Exercise prompt —
Filter this material down to the lines that hold "slack", copying each one.
====== Material provided ======
## src/rtl/mdu_pkg.sv

```systemverilog
// Shared MDU definitions: op codes also decoded by the control unit, and the
// iteration FSM state encoding.
package mdu_pkg;

    localparam logic [3:0] MDU_default = 4'd0;
    localparam logic [3:0] MDU_mult    = 4'd1;
    localparam logic [3:0] MDU_multu   = 4'd2;
    localparam logic [3:0] MDU_div     = 4'd3;
    localparam logic [3:0] MDU_divu    = 4'd4;
    localparam logic [3:0] MDU_mthi    = 4'd5;
    localparam logic [3:0] MDU_mtlo    = 4'd6;

    typedef enum logic [1:0] {
        ST_IDLE = 2'd0,
        ST_CALC = 2'd1,
        ST_FIX  = 2'd2
    } mdu_state_e;

    function automatic logic mdu_is_signed(input logic [3:0] op);
        return (op == MDU_mult) || (op == MDU_div);
    endfunction

endpackage

```

## src/rtl/mdu_step.sv

```systemverilog
// One radix-2 iteration on unsigned magnitudes: shift-add multiply step or
// restoring-divide step. acc is the upper half, wrk the multiplier/quotient.
module mdu_step #(
    parameter int W = 32
) (
    input  logic         is_div_i,
    input  logic [W-1:0] acc_i,
    input  logic [W-1:0] wrk_i,
    input  logic [W-1:0] m_i,
    output logic [W-1:0] acc_o,
    output logic [W-1:0] wrk_o
);

    logic [W:0] sum;
    logic [W:0] shifted;
    logic [W:0] diff;
    logic       fits;

    always_comb begin
        sum     = {1'b0, acc_i} + (wrk_i[0] ? {1'b0, m_i} : '0);
        shifted = {acc_i, wrk_i[W-1]};
        diff    = shifted - {1'b0, m_i};
        // The partial remainder stays below the divisor, so a set top bit
        // of the difference can only mean the trial subtraction borrowed.
        fits    = ~diff[W];
        if (is_div_i) begin
            acc_o = fits ? diff[W-1:0] : shifted[W-1:0];
            wrk_o = {wrk_i[W-2:0], fits};
        end else begin
            acc_o = sum[W:1];
            wrk_o = {sum[0], wrk_i[W-1:1]};
        end
    end

endmodule

```

## src/rtl/mdu_iter.sv

```systemverilog
// Iterative multiply/divide unit with HI/LO registers, W+2 cycle latency.
// Optional MDU_DIV0_EXC_EN: divide by zero raises div0_exc instead of computing.
module mdu_iter
    import mdu_pkg::*;
#(
    parameter int W = 32
) (
    input  logic         clk,
    input  logic         rst_n,
    input  logic         start,
    input  logic [3:0]   op,
    input  logic [W-1:0] a,
    input  logic [W-1:0] b,
    output logic         busy,
    output logic         done,
    output logic [W-1:0] hi,
`ifdef MDU_DIV0_EXC_EN
    output logic [W-1:0] lo,
    output logic         div0_exc
`else
    output logic [W-1:0] lo
`endif
);

    localparam int CW = $clog2(W);

    mdu_state_e   state_q;
    logic [CW-1:0] cnt_q;
    logic [W-1:0] hi_q, lo_q;
    logic [W-1:0] acc_q, wrk_q, m_q;
    logic         is_div_q, neg_q, neg_rem_q, div0_q;
    logic         busy_q, done_q;

    logic         a_neg, b_neg, is_div_op, is_iter_op, b_zero, launch;
    logic [W-1:0] a_mag, b_mag;
    logic [W-1:0] acc_d, wrk_d;
    logic [2*W-1:0] prod, prod_fix;
    logic [W-1:0] quo_fix, rem_fix, hi_d, lo_d;

    always_comb begin
        a_neg      = mdu_is_signed(op) && a[W-1];
        b_neg      = mdu_is_signed(op) && b[W-1];
        a_mag      = a_neg ? -a : a;
        b_mag      = b_neg ? -b : b;
        is_div_op  = (op == MDU_div) || (op == MDU_divu);
        is_iter_op = is_div_op || (op == MDU_mult) || (op == MDU_multu);
        b_zero     = (b == '0);
`ifdef MDU_DIV0_EXC_EN
        launch     = start && is_iter_op && !(is_div_op && b_zero);
`else
        launch     = start && is_iter_op;
`endif
    end

    mdu_step #(.W(W)) u_step (
        .is_div_i (is_div_q),
        .acc_i    (acc_q),
        .wrk_i    (wrk_q),
        .m_i      (m_q),
        .acc_o    (acc_d),
        .wrk_o    (wrk_d)
    );

    // Sign correction on the finished magnitudes; remainder follows the dividend.
    always_comb begin
        prod     = {acc_q, wrk_q};
        prod_fix = neg_q ? -prod : prod;
        quo_fix  = div0_q ? '1 : (neg_q ? -wrk_q : wrk_q);
        rem_fix  = neg_rem_q ? -acc_q : acc_q;
        hi_d     = is_div_q ? rem_fix : prod_fix[2*W-1:W];
        lo_d     = is_div_q ? quo_fix : prod_fix[W-1:0];
    end

`ifdef MDU_DIV0_EXC_EN
    logic div0_exc_q;
    always_ff @(posedge clk) begin
        if (!rst_n) begin
            div0_exc_q <= 1'b0;
        end else begin
            div0_exc_q <= (state_q == ST_IDLE) && start && is_div_op && b_zero;
        end
    end
    assign div0_exc = div0_exc_q;
`endif

    always_ff @(posedge clk) begin
        if (!rst_n) begin
            state_q   <= ST_IDLE;
            cnt_q     <= '0;
            hi_q      <= '0;
            lo_q      <= '0;
            acc_q     <= '0;
            wrk_q     <= '0;
            m_q       <= '0;
            is_div_q  <= 1'b0;
            neg_q     <= 1'b0;
            neg_rem_q <= 1'b0;
            div0_q    <= 1'b0;
            busy_q    <= 1'b0;
            done_q    <= 1'b0;
        end else begin
            done_q <= 1'b0;
            case (state_q)
                ST_IDLE: begin
                    if (start && op == MDU_mthi) hi_q <= a;
                    if (start && op == MDU_mtlo) lo_q <= a;
                    if (launch) begin
                        acc_q     <= '0;
                        wrk_q     <= is_div_op ? a_mag : b_mag;
                        m_q       <= is_div_op ? b_mag : a_mag;
                        is_div_q  <= is_div_op;
                        neg_q     <= a_neg ^ b_neg;
                        neg_rem_q <= a_neg;
                        div0_q    <= is_div_op && b_zero;
                        cnt_q     <= '0;
                        busy_q    <= 1'b1;
                        state_q   <= ST_CALC;
                    end
                end
                ST_CALC: begin
                    acc_q <= acc_d;
                    wrk_q <= wrk_d;
                    cnt_q <= cnt_q + 1'b1;
                    if (cnt_q == CW'(W - 1)) state_q <= ST_FIX;
                end
                ST_FIX: begin
                    hi_q    <= hi_d;
                    lo_q    <= lo_d;
                    busy_q  <= 1'b0;
                    done_q  <= 1'b1;
                    state_q <= ST_IDLE;
                end
                default: state_q <= ST_IDLE;
            endcase
        end
    end

    assign busy = busy_q;
    assign done = done_q;
    assign hi   = hi_q;
    assign lo   = lo_q;

endmodule

```

## config.mk

```make
export PLATFORM = sky130hd
export DESIGN_NAME = mdu_iter
export DESIGN_NICKNAME = d
export VERILOG_FILES = /design/src/rtl/mdu_pkg.sv /design/src/rtl/mdu_step.sv /design/src/rtl/mdu_iter.sv
export SDC_FILE = /design/constraint.sdc
export NUM_CORES = 1
export LEC_CHECK = 0
export ABC_AREA = 1
export BUFFER_PORTS_ARGS = -buffer_cell sky130_fd_sc_hd__buf_2
export CORE_MARGIN = 10
export CORE_UTILIZATION = 37
export DETAILED_ROUTE_END_ITERATION = 16
export PLACE_DENSITY = 0.66
export SLEW_MARGIN = 5
export SYNTH_ARGS = -nofsm -noshare
export SYNTH_HDL_FRONTEND = slang
export SYNTH_SLANG_ARGS = --single-unit
```

## constraint.sdc

```tcl
create_clock -name clk -period 4.2 [get_ports clk]
set_input_delay 0.21 -clock clk [delete_from_list [all_inputs] [get_ports clk]]
set_output_delay 0.21 -clock clk [all_outputs]
set_load 0.02 [all_outputs]
```

==> summary.md <==
| Metric | Value |
|---|---|
| Hold Fails Final Rpt | `0` |
| Status | `finished, final reports clean` |
| Chip width | `240.4 um` |
| Synthesis-stage register bit count | `173` |
| Worst Path Arrival | `3.75 ns` |
| Max_slew headroom | `0.2837` |
| Clk buf depth | `2` |
| Sink Count | `173` |
| R2R cell count | `14` |
| Final Cycle Share | `0.7996` |
| Drt wl/cell | `20.02 um` |
| Post-synth ARST share | `0` |
| RSZ-0062 raised after global routing | `false` |
| Dpl hpwl | `61,500 um` |
| Cell area after synthesis | `17,970 um^2` |
| Met3 Resource Use GR | `0.07053` |
| Initial antenna violation count | `5` |
| Critical path launch point type | `flip-flop` |
| Cell Pwr Density | `268.7 nW/um^2` |
| Leak | `9.943 nW` |
| CP Class | `reg -> reg` |
| Remaining DRCs | `0` |
| Placed Instance Area | `19,110 um^2` |
| Flop2flop setup slack | `0.84 ns` |
| Max Freq | `297.8 MHz` |
| Tightest Hold Check Type | `in -> reg` |
| Vias per std cell | `5.612` |
| Fill cells | `5,372` |
| Most common cell after layout, fill and taps aside | `nand2_1` |
| Worst R2R Start | `acc_q[21]` |
| Most frequent cells in the layout | `929 x nand2_1, 462 x inv_1, 368 x nand3_1, 262 x nor2_1, 254 x o21ai_0` |
| Top-area cell type share of the netlist area | `0.1940` |
| Post-cts sizing count | `0` |
| First-pass GRT wire length | `117,300 um` |
| Crit path required time | `4.59 ns` |
| Largest net degree at the start of global routing | `102` |
| Root buffer cell | `clkbuf_16` |
| Fin. max-slew vios | `0` |
| Synth unique cells | `57` |
| Die Area | `57,790 um^2` |
| Post-CTS Hold Buffers | `1` |
| ANT nets after route | `0` |
| Setup violators final | `0` |
| Layout cells sized above 1 | `0.08087` |
| Top FF cell, synth | `dfxtp_1` |
| Final setup TNS | `0 ns` |
| Fin nets | `3,445` |
| Finished Core Util | `0.4118` |
| Vias in the first global route | `19,830` |
| Row count | `80` |
| Peak supply drop | `0.0003143 V` |
| Postcts setup bufs | `0` |
| Syn nets | `3,390` |
| R2R Path End | `acc_q[18]` |
| Avg Synthesized Cell Area | `5.535 um^2` |
| Sequential-to-total area share from yosys stat | `0.1927` |
| H-Tree Depth | `4` |
| Worst-Margin Slew | `1.073 ns` |
| Clk slew on worst S/H paths | `0.08 ns` |
| CTS tree | `built` |
| CP max FO | `34` |
| Met1 Use GR | `0.3503` |
| Hold_sp | `a[3]` |
| Ranking of synthesized cells by area | `nand2_1 19%, dfxtp_1 19%, nand3_1 10%` |
| Clock latency on the worst-skew pair | `0.48 ns` |
| YS warnings | `0` |
| Hold Path Sink | `lo[3]` |
| Critical Path End Type | `flip-flop` |
| Vias | `22,050` |
| First-pass iteration count of the detailed router | `7` |
| Tmin final | `3.358 ns` |
| Initial DRC Count | `2,933` |
| Routability Congestion | `1.040` |
| Tot Pwr | `5.294 mW` |
| Die span in y | `240.4 um` |
| Max cap viols | `0` |
| GR peak layer | `met2` |
| Area growth, synth to finish | `9.614%` |
| Leading area contributor after synthesis | `nand2_1` |
| Post-route cell area | `19,700 um^2` |
| Post-Syn Instances | `3,247` |
| IO buf count | `136` |
| Final wirelength | `78,660 um` |
| Post-synth EDFFs | `0` |
| Worst Hold Path Cells | `3` |
| GR Util All Layers | `0.2640` |
| Post-Route Skew | `0.01107 ns` |
| Boundary Pins | `137` |
| Gr ovfl total | `0` |
| Placeable Area | `47,850 um^2` |
| M2 GR Usage | `0.3908` |
| Initial Util | `0.3757` |
| Ant. Diodes | `0` |
| Num CTS Buffers | `17` |
[Yosys cell counts (all sizes together), types with 2 or more instances]
library cell	n
a21boi	2
o211ai	28
clkbuf	81
a21oi	244
o221ai	8
nand2	941
nand3b	18
and2	4
nor4	3
a31oi	25
a21o	7
ha	70
nand3	370
xnor2	14
fa	2
or2	13
o2111ai	2
buf	49
o31ai	12
clkinv	2
dfxtp	173
a22oi	3
inv	470
o21ai	281
xor2	39
a221oi	2
nor3	44
a211oi	2
nor2	280
o21bai	5
nand4	47
[critical path, stage by stage (launching register included)]
cell     delay (ns)
dfxtp_1        0.73
ha_1           0.40
nand2_1        0.13
inv_1          0.08
nand2_1        0.07
nand2_1        0.10
inv_1          0.07
nand2_1        0.08
a21oi_4        0.24
nand3_4        0.38
nand2_2        0.55
nand3_1        0.14
nand3_1        0.11
nand2_1        0.06
a21oi_1        0.12
[sequential cells by signal (all words and copies together) (netlist names), 2 cells and up]
signal / cells
lo: 32
cnt_q: 5
state_q: 2
hi: 32
wrk_q: 32
acc_q: 32
m_q: 32
[per-stage QoR]
| step | cells | setup slack [ns] | hold slack (ns) |
|---|---|---|---|
| finish | 3929 | 0.8417 | 0.08089 |
| detailed placement | 3897 | 1.034 | 0.4553 |
| CTS | 3929 | 1.015 | 0.06588 |
| global placement | 3897 | 1.105 | 0.4510 |
| floorplan | 3247 | 1.721 | 0.3681 |
| global route | 3929 | 0.7197 | 0.1018 |
[worst max path at each step]
stage	startpoint	end	cells past startpoint
2_1_floorplan	wrk_q[0]	acc_q[29]	20
5_1_grt	wrk_q[31]	acc_q[31]	17
6_report	acc_q[21]	acc_q[18]	14
4_1_cts	wrk_q[31]	acc_q[18]	17
3_3_place_gp	wrk_q[31]	acc_q[28]	17
3_5_place_dp	wrk_q[31]	acc_q[18]	17
[power breakdown]
part | switching (mW) | internal (mW) | total [mW]
Combinational | 1.32 | 0.506 | 1.82
Sequential | 0.0848 | 1.70 | 1.78
Clock | 0.846 | 0.843 | 1.69
Total | 2.25 | 3.05 | 5.29
[metal layers]
layer  part of all wire  wire [um]
met5            0.00056         44
met3               0.12       9766
met1               0.41      32240
met4              0.045       3565
met2               0.42      33050
[layout make-up]
type | instances | area [um^2] | share of cell area
Inverter | 472 | 1772 | 0.08993
Tap cell | 615 | 769.5 | 0.03906
Clock inverter | 14 | 158.9 | 0.008066
Sequential cell | 173 | 3465 | 0.1759
Timing Repair Buffer | 166 | 908.4 | 0.04611
Multi-Input combinational cell | 2472 | 12200 | 0.6194
Clock buffer | 17 | 425.4 | 0.02159
[cells by family (layout without fill, tap and decap cells)]
family / after synthesis / in the layout / share of synthesized area
AND/OR/NAND/NOR: 1723 / 1723 / 0.4111
XOR/XNOR: 53 / 53 / 0.02583
flip-flops: 173 / 173 / 0.1927
adder cells (fa/ha/maj): 72 / 72 / 0.05096
AO/OA/AOI/OAI: 624 / 624 / 0.1903
buffers and inverters: 602 / 669 / 0.1292
(Power assumes the default switching activity.)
======
Response area —
| Flop2flop setup slack | `0.84 ns` |
| step | cells | setup slack [ns] | hold slack (ns) |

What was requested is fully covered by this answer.